IntentGrasp: 意図理解のための包括的ベンチマーク

要旨

発話、会話、文章の背後にある意図を正確に理解することは、有益な大規模言語モデル（LLM）アシスタントの開発にとって極めて重要である。本論文では、LLMの意図理解能力を評価するための包括的ベンチマークであるIntentGraspを紹介する。12の多様なドメインにわたる49の高品質かつオープンライセンスのコーパスから派生したIntentGraspは、ソースデータセットのキュレーション、意図ラベルの文脈化、タスク形式の統一を通じて構築されている。IntentGraspは、262,759インスタンスからなる大規模なトレーニングセットと、12,909のテストケースからなるAll Set、よりバランスが取れ挑戦的な470ケースからなるGem Setの2つの評価セットを含む。7つのファミリーにわたる20のLLM（GPT-5.4、Gemini-3.1-Pro、Claude-Opus-4.7などのフロンティアモデルを含む）に対する広範な評価では、All Setで60%未満、Gem Setで25%未満のスコアと、不十分な性能が示された。注目すべきことに、テストされた20モデルのうち17モデルがGem Setでランダム推測ベースライン（15.2%）よりも低い性能を示し、推定される人間の性能は約81.1%であり、改善の余地が大きいことが示された。この能力を向上させるために、本論文ではIntentional Fine-Tuning（IFT）を提案する。これはIntentGraspのトレーニングセットでモデルをファインチューニングするもので、All Setで30以上のF1ポイント、Gem Setで20以上のF1ポイントという顕著な改善をもたらす。
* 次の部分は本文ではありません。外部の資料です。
### src/rtl/sram_delay_ctrl_if.sv
// SRAM bus between the delay controller and a dual-port macro
// (port 0 read/write, port 1 read-only, all strobes active-low).
interface sram_delay_ctrl_if #(
    parameter int DATA_WIDTH = 16,
    parameter int ADDR_WIDTH = 14
);
    logic                  csb0;
    logic                  web0;
    logic [ADDR_WIDTH-1:0] addr0;
    logic [DATA_WIDTH-1:0] din0;
    logic                  csb1;
    logic [ADDR_WIDTH-1:0] addr1;
    logic [DATA_WIDTH-1:0] dout1;

    modport master (
        output csb0, web0, addr0, din0, csb1, addr1,
        input  dout1
    );

    modport slave (
        input  csb0, web0, addr0, din0, csb1, addr1,
        output dout1
    );
endinterface

### src/rtl/sram_delay_ctrl.sv
// Circular-buffer delay controller: writes one sample per handshake through
// port 0 and returns the sample written `delay` samples earlier via port 1.
//
// state     | meaning
// ----------+-------------------------------------------------------------
// ST_CLEAR  | zero-fill one word per cycle, clr_addr 0 .. RAM_DEPTH-1
// ST_IDLE   | in_ready high, waiting for a sample or a clear request
// ST_ACCESS | port 0 writes the new sample, port 1 reads the delayed one
// ST_WAIT   | SRAM read data settles; captured on the closing edge
// ST_OUT    | delayed sample held on out_data until out_ready
module sram_delay_ctrl #(
    parameter int DATA_WIDTH = 16,
    parameter int ADDR_WIDTH = 14
) (
    input  logic                  clk,
    input  logic                  rst_n,
    input  logic                  in_valid,
    output logic                  in_ready,
    input  logic [DATA_WIDTH-1:0] in_data,
    input  logic [ADDR_WIDTH-1:0] delay,
    input  logic                  clear_req,
    output logic                  out_valid,
    input  logic                  out_ready,
    output logic [DATA_WIDTH-1:0] out_data,
    output logic                  clearing,
    sram_delay_ctrl_if.master     sram
);

    typedef enum logic [2:0] {
        ST_CLEAR,
        ST_IDLE,
        ST_ACCESS,
        ST_WAIT,
        ST_OUT
    } state_t;

    localparam logic [ADDR_WIDTH-1:0] ADDR_ONE  = {{(ADDR_WIDTH-1){1'b0}}, 1'b1};
    localparam logic [ADDR_WIDTH-1:0] ADDR_LAST = '1;

    state_t                state;
    logic [ADDR_WIDTH-1:0] wr_ptr;
    logic [ADDR_WIDTH-1:0] clr_addr;
    logic [ADDR_WIDTH-1:0] d_eff;

    // Delay 0 is promoted to 1 so the two ports never hit the same word.
    assign d_eff = (delay == '0) ? ADDR_ONE : delay;

    always_ff @(posedge clk or negedge rst_n) begin
        if (!rst_n) begin
            state      <= ST_CLEAR;
            wr_ptr     <= '0;
            clr_addr   <= '0;
            in_ready   <= 1'b0;
            out_valid  <= 1'b0;
            out_data   <= '0;
            clearing   <= 1'b1;
            sram.csb0  <= 1'b1;
            sram.web0  <= 1'b1;
            sram.addr0 <= '0;
            sram.din0  <= '0;
            sram.csb1  <= 1'b1;
            sram.addr1 <= '0;
        end else begin
            case (state)
                ST_CLEAR: begin
                    sram.csb0  <= 1'b0;
                    sram.web0  <= 1'b0;
                    sram.addr0 <= clr_addr;
                    sram.din0  <= '0;
                    sram.csb1  <= 1'b1;
                    in_ready   <= 1'b0;
                    if (clr_addr == ADDR_LAST) begin
                        state    <= ST_IDLE;
                        clr_addr <= '0;
                        wr_ptr   <= '0;
                        clearing <= 1'b0;
                    end else begin
                        clr_addr <= clr_addr + ADDR_ONE;
                    end
                end

                ST_IDLE: begin
                    sram.csb0 <= 1'b1;
                    sram.web0 <= 1'b1;
                    sram.csb1 <= 1'b1;
                    if (clear_req) begin
                        state    <= ST_CLEAR;
                        clearing <= 1'b1;
                        in_ready <= 1'b0;
                    end else if (in_valid && in_ready) begin
                        in_ready   <= 1'b0;
                        sram.csb0  <= 1'b0;
                        sram.web0  <= 1'b0;
                        sram.addr0 <= wr_ptr;
                        sram.din0  <= in_data;
                        sram.csb1  <= 1'b0;
                        sram.addr1 <= wr_ptr - d_eff;
                        state      <= ST_ACCESS;
                    end else begin
                        in_ready <= 1'b1;
                    end
                end

                ST_ACCESS: begin
                    sram.csb0 <= 1'b1;
                    sram.web0 <= 1'b1;
                    sram.csb1 <= 1'b1;
                    state     <= ST_WAIT;
                end

                ST_WAIT: begin
                    out_data  <= sram.dout1;
                    out_valid <= 1'b1;
                    wr_ptr    <= wr_ptr + ADDR_ONE;
                    state     <= ST_OUT;
                end

                ST_OUT: begin
                    if (out_ready) begin
                        out_valid <= 1'b0;
                        in_ready  <= 1'b1;
                        state     <= ST_IDLE;
                    end
                end

                default: begin
                    state    <= ST_CLEAR;
                    clr_addr <= '0;
                    clearing <= 1'b1;
                    in_ready <= 1'b0;
                end
            endcase
        end
    end

endmodule

### src/flat_wrapper.sv
// flat-port wrapper written by rule: the top's interface ports become plain ports
module sram_delay_ctrl_flat 
#(
    parameter int DATA_WIDTH = 16,
    parameter int ADDR_WIDTH = 14
)
  (clk, rst_n, in_valid, in_ready, in_data, delay, clear_req, out_valid, out_ready, out_data, clearing, sram_csb0, sram_web0, sram_addr0, sram_din0, sram_csb1, sram_addr1, sram_dout1);
  sram_delay_ctrl_if #(.DATA_WIDTH(DATA_WIDTH), .ADDR_WIDTH(ADDR_WIDTH)) sram_i ();
  input  logic clk;
  input  logic rst_n;
  input  logic in_valid;
  output logic in_ready;
  input  logic [DATA_WIDTH-1:0] in_data;
  input  logic [ADDR_WIDTH-1:0] delay;
  input  logic clear_req;
  output logic out_valid;
  input  logic out_ready;
  output logic [DATA_WIDTH-1:0] out_data;
  output logic clearing;
  output wire logic [$bits(sram_i.csb0)-1:0] sram_csb0;
  output wire logic [$bits(sram_i.web0)-1:0] sram_web0;
  output wire logic [$bits(sram_i.addr0)-1:0] sram_addr0;
  output wire logic [$bits(sram_i.din0)-1:0] sram_din0;
  output wire logic [$bits(sram_i.csb1)-1:0] sram_csb1;
  output wire logic [$bits(sram_i.addr1)-1:0] sram_addr1;
  input wire logic [$bits(sram_i.dout1)-1:0] sram_dout1;
  assign sram_csb0 = sram_i.csb0;
  assign sram_web0 = sram_i.web0;
  assign sram_addr0 = sram_i.addr0;
  assign sram_din0 = sram_i.din0;
  assign sram_csb1 = sram_i.csb1;
  assign sram_addr1 = sram_i.addr1;
  assign sram_i.dout1 = sram_dout1;
  sram_delay_ctrl #(.DATA_WIDTH(DATA_WIDTH), .ADDR_WIDTH(ADDR_WIDTH)) u_core (.clk(clk), .rst_n(rst_n), .in_valid(in_valid), .in_ready(in_ready), .in_data(in_data), .delay(delay), .clear_req(clear_req), .out_valid(out_valid), .out_ready(out_ready), .out_data(out_data), .clearing(clearing), .sram(sram_i));
endmodule
### config.mk
export PLATFORM = sky130hd
export DESIGN_NAME = sram_delay_ctrl_flat
export DESIGN_NICKNAME = d
export VERILOG_FILES = /design/src/rtl/sram_delay_ctrl_if.sv /design/src/rtl/sram_delay_ctrl.sv /design/src/flat_wrapper.sv
export SDC_FILE = /design/constraint.sdc
export NUM_CORES = 1
export LEC_CHECK = 0
export CORE_MARGIN = 2
export CORE_UTILIZATION = 40
export DETAILED_ROUTE_END_ITERATION = 12
export PLACE_DENSITY = 0.67
export SKIP_LAST_GASP = 1
export SLEW_MARGIN = 20
export SYNTH_ARGS = -nofsm -noshare
export SYNTH_HDL_FRONTEND = slang
export SYNTH_SLANG_ARGS = --single-unit
### constraint.sdc
create_clock -name clk -period 2.3 [get_ports clk]
set_input_delay 0.345 -clock clk [delete_from_list [all_inputs] [get_ports clk]]
set_output_delay 0.345 -clock clk [all_outputs]
set_load 0.005 [all_outputs]
Word-level counts from Yosys, hierarchy flattened
Index checks and enable logic that the tools add are counted.

Register bits after elaboration: 96. Input port bits: 51. Output and inout port bits: 66. Word-level logic and storage cells: 76.

$add $sub $neg: 3. Equal/unequal tests: 11. Muxes and demuxes: 28. Bitwise logic cells: 3. Reduce and logical (&&, ||, !) cells: 19.

Operators with widths (number): 14-bit case mux with 2 select lines (3); 14-bit two-way mux (5); 16-bit two-way mux (2); 16-bit case mux with 2 select lines (1); 14-bit by 1-bit adder with 14-bit output (second input constant) (2); 3-bit case mux with 5 select lines (1); 14-bit equality test (second input constant) (1); 14-bit zero test (1); 14-bit subtractor (1); 3-bit two-way mux (4); 3-bit AND reduction (4); 1-bit case mux with 3 select lines (3); 2-bit nonzero test (4); 1-bit two-way mux (7); 3-bit by 2-bit equality test with 1-bit output (second input constant) (2); 2-bit != test (second input constant) (3); 2-bit AND reduction (3); 2-bit by 1-bit != test with 1-bit output (second input constant) (2); 1-bit case mux with 2 select lines (2); 2-bit OR reduction (2); 4-bit OR reduction (1); 3-bit by 1-bit equality test with 1-bit output (second input constant) (1); 3-bit equality test (second input constant) (1); 3-bit zero test (1); other kinds (5) (7).

Depth between registers and ports, before layout
Depth in word-level cells: 4. Depth in mapped cells: 12. Gate-level depth less buffers: 12.

Least setup slack after synthesis
Ideal clock, no wire load.

Kind: in2reg. Start point: in delay[1]. End point: reg u_core.sram.addr1[8]. Setup time: 135 ps. Arrival: 2220 ps. Data required time: 2165 ps. Path slack: -55 ps. Stages on the path: 12. Path buffers: 0. Path through: inv_1 > nand4_1 > nor4_1 > a41o_1 > ha_1 > inv_1 > fa_1 > a21oi_1 > o211ai_1 > a21boi_0 > xnor2_1 > o21ai_0.

Cells in the longest elaborated chain, start to end: 3.

Ends and longest elaborated chain: start: declaration (RTL line flat_wrapper.sv:14) `input logic [ADDR_WIDTH-1:0] delay;`; 14-bit zero test (RTL line sram_delay_ctrl.sv:46) `assign d_eff = (delay == '0) ? ADDR_ONE : delay;`; 14-bit two-way mux * (RTL line sram_delay_ctrl.sv:46); 14-bit subtractor * (RTL line sram_delay_ctrl.sv:97) `sram.addr1 <= wr_ptr - d_eff;`; end signal: assignment (RTL line sram_delay_ctrl.sv:97); end: declaration (RTL line sram_delay_ctrl_if.sv:16) `output csb0, web0, addr0, din0, csb1, addr1,`.

Every way passes the cells marked *; elsewhere a longest branch is shown, timed or not. A chain may end at the register's enable or synchronous reset.

Final worst setup path
Start point: in delay[3]. End point: reg u_core.sram.addr1[12].

The elaborated chain is that of the path after synthesis.

==> results.cfg <==
[status]
status = complete, no violations

[drt]
drt_pass1_iterations = 5
wl_um = 13000
vias = 4426
final_antenna_net_count = 0
drc = 0
wl_per_cell_um = 15.6
viasPerCell = 5.30
drt_iter0_drc = 242

[critical_path]
endpoint_kind = flip-flop
criticalPathCategory = input port to flip-flop
worst_path_max_delay_cell = fa_2
cp_top_family = compound AO/OA/AOI/OAI gates
slowest_delay_ps = 360
critPathArrivalTime_ps = 2410
critPathMaxFanout = 3
crit_chain = clkdlybuf4s15_1 > nor4_2 > a41o_1 > ha_2 > inv_2 > fa_2 > a21oi_4 > o211ai_1 > nand4_1 > nand3_1 > a31o_2
required_ps = 2540
cp_num_buf_inv = 2
startpoint_type = input port

[clock_tree]
h-tree-depth = 3
cts_sinks = 96
cts_made_buffers = 9
clkLatencyLatePin_ps = 350
clk_pin_slew_ps = 60
cts_tree = yes
clockBufferDepth = 2
root_buffer = clkbuf_16

[sta]
finClkSkew_ps = 8.80
final-setup-viol-count = 0
holdWs_ps = 463
hold_viol_final = 0
finalCritPeriodShare = 0.943
setup_slack_ps = 130
tightest_slew_ps = 611
finalCriticalPeriod_ps = 2170
slew_headroom = 0.590
finalMaxSlewViolations = 0
clock.fmax_ghz = 0.461
tns_ps = 0

[logic_synthesis]
ys_warn_count = 0
synth-seq-cells = 96
syn_inst = 528
ys_types = 56
synth-edff-count = 0
ys.flop_type = dfrtp_1
synth_nets = 596
avgSynthCellArea_um2 = 9.32
async_reset_ff_frac = 1.00
mappedNetlistArea_um2 = 4920
seq_area_frac_synth = 0.489

[global_route]
grt_usage = 0.201
grt_max_degree = 70
grt_pass1_vias = 4256
globalRouteOverflowTotal = 0
grt_pass1_wl_um = 21000
antenna_found_initial = 0

[worst_hold_path]
hp-class = input port to async pin

[placement]
port_buffers = 116
place_congestion = 0.865
dp_slack_ps = -530
dp_hpwl_um = 9460

[floorplanning]
die_w_um = 115
ios = 117
rows = 40
die_h_um = 115
dieArea_um2 = 13200
core_um2 = 12000
initial_core_util = 0.410

[run]
max-cap-violations = 0

[power_and_ir_drop]
power_mw = 3.46
vdd_drop_max_mv = 0.374
p_leak_nw = 3.08
p_per_area_nw_per_um2 = 504

[layout]
antenna_cells = 0
area_delta_synth_final_pct = 39.6
drive_gt1_frac = 0.141
fin_nets = 751
utilization = 0.572
final timing paths:
path | slack, ps | cells past startpoint | to | startpoint
setup reg to reg | 150 | 9 | u_core.sram.addr1[12] | u_core.wr_ptr[0]
hold / removal | 460 | 2 | u_core.sram.din0[10] | rst_n
hold reg to reg | 480 | 2 | u_core.sram.addr1[7] | u_core.sram.addr1[7]
setup / recovery | 130 | 11 | u_core.sram.addr1[12] | delay[3]
min in group clk | 480 | 2 | u_core.sram.addr1[7] | u_core.sram.addr1[7]
max in group asynchronous | 1110 | 3 | u_core.sram.web0 | rst_n
metal layers:
metal | vias to the layer above | track usage | part of all wire
met4 | 0 | 0.0884 | 0.028
li1 | 2164 | - | -
met2 | 134 | 0.318 | 0.46
met5 | - | 0 | 0
met3 | 22 | 0.0358 | 0.045
met1 | 2106 | 0.271 | 0.47
cell usage after synthesis, types with 2 or more instances:
library cell / n / share of area
nand2_1: 109 / 0.083
dfrtp_1: 93 / 0.47
o21ai_0: 42 / 0.043
nand3_1: 29 / 0.029
nor2_1: 26 / 0.020
inv_1: 22 / 0.017
a21oi_1: 20 / 0.020
a22o_1: 16 / 0.028
ha_1: 16 / 0.041
clkbuf_1: 14 / 0.011
mux2i_1: 14 / 0.028
xor2_1: 11 / 0.020
nand4_1: 9 / 0.011
o31ai_1: 8 / 0.012
and2_1: 7 / 0.0089
xnor2_1: 7 / 0.012
a21o_1: 6 / 0.0092
buf_2: 6 / 0.0061
nand2b_1: 5 / 0.0064
nor3_1: 5 / 0.0051
a211oi_1: 4 / 0.0061
a31oi_1: 4 / 0.0051
nor4_1: 4 / 0.0051
and3_1: 3 / 0.0038
dfstp_2: 3 / 0.016
o211ai_1: 3 / 0.0046
o21a_1: 3 / 0.0046
or2_2: 3 / 0.0038
or3_1: 3 / 0.0038
a211oi_4: 2 / 0.0081
buf_6: 2 / 0.0046
nand3b_1: 2 / 0.0030
nor2b_1: 2 / 0.0025
nor3b_1: 2 / 0.0030
o22ai_1: 2 / 0.0025
final cells by class:
cell class | count | area (um2)
multi-input cells | 387 | 2350
fillers | 1102 | 5140
clock inverters | 4 | 51.3
well taps | 147 | 184
inverters | 22 | 82.6
clock buffers | 12 | 256
repair buffers | 167 | 1540
flip-flops and latches | 96 | 2410
cell usage in the layout (no fill, tap or decap), types with 9 or more instances in the layout:
master,synthesis,routed
ha_1,16,15
dfrtp_1,93,93
inv_1,22,16
o21ai_0,42,42
xor2_1,11,11
mux2i_1,14,14
nand3_1,29,29
buf_4,1,49
clkdlybuf4s50_1,0,102
a22o_1,16,16
a21oi_1,20,19
nand2_1,109,109
nor2_1,26,26
nand4_1,9,9
clkbuf_16,0,9
logic make-up (layout without fill, tap and decap cells):
kind of cell               after synthesis  in the layout  synth area share
AOI/OAI and AO/OA                      123            123             0.166
muxes                                   14             14            0.0285
xor gates and xnor gates                18             18            0.0320
adders and majority gates               17             17            0.0447
DFF                                     96             96             0.489
buffers and inverters                   45            205            0.0397
and+or+nand+nor                        215            215             0.200
sequential cells by signal (all words and copies together) (netlist names), 3 cells and up:
signal and flops:
u_core.sram.addr1 14, u_core.clr_addr 14, u_core.out_data 16, u_core.sram.addr0 14
u_core.sram.din0 16, u_core.wr_ptr 14, u_core.state 3
per-stage QoR:
stage               cells  instance area, um2
floorplan             528                4930
global placement      811                6510
detailed placement    811                6510
CTS                   833                6870
global route          835                6870
finish                835                6870
power by group:
part	leakage [nW]	internal, mW	total [mW]	switching [mW]
registers	1.21	1.69	1.69	0
clock network	0.149	0.905	1.54	0.639
logic	1.72	0.128	0.230	0.102
total	3.08	2.72	3.46	0.740
what timing repair did:
action | 4_1_cts | 5_1_grt
gates resized for setup | 17 | 24
endpoints found under the setup margin | 4 | 5
hold buffers | 1 | 0
pin swaps | 10 | 11
setup buffers | 5 | 2
hold endpoints to repair | 27 | 0
Note: power is estimated with default switching activity, not from simulation.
特筆すべきことに、leave-one-domain-out（Lodo）実験はIFTの強力なクロスドメイン汎化能力をさらに示し、LLMの意図理解を大幅に向上させる有望なアプローチであることを実証している。全体として、意図理解能力をベンチマークし向上させることにより、本研究は人間の利益と社会の善のために、より意図的で、有能で、安全なAIアシスタントへの有望な道筋を明らかにしている。

English

Accurately understanding the intent behind speech, conversation, and writing is crucial to the development of helpful Large Language Model (LLM) assistants. This paper introduces IntentGrasp, a comprehensive benchmark for evaluating the intent understanding capability of LLMs. Derived from 49 high-quality, open-licensed corpora spanning 12 diverse domains, IntentGrasp is constructed through source datasets curation, intent label contextualization, and task format unification. IntentGrasp contains a large-scale training set of 262,759 instances and two evaluation sets: an All Set of 12,909 test cases and a more balanced and challenging Gem Set of 470 cases. Extensive evaluations on 20 LLMs across 7 families (including frontier models such as GPT-5.4, Gemini-3.1-Pro, and Claude-Opus-4.7) demonstrate unsatisfactory performance, with scores below 60% on All Set and below 25% on Gem set. Notably, 17 out of 20 tested models perform worse than a random-guess baseline (15.2%) on Gem Set, while the estimated human performance is ~81.1%, showing substantial room for improvement. To enhance such ability, this paper proposes Intentional Fine-Tuning (IFT), which fine-tunes the models on the training set in IntentGrasp, yielding significant gains of 30+ F1 points on All Set and 20+ points on Gem Set. Tellingly, the leave-one-domain-out (Lodo) experiments further demonstrate the strong cross-domain generalizability of IFT, verifying that it is a promising approach to substantially enhancing the intent understanding of LLMs. Overall, by benchmarking and boosting intent understanding ability, this study sheds light on a promising path towards more intentional, capable, and safe AI assistants for human benefits and social good.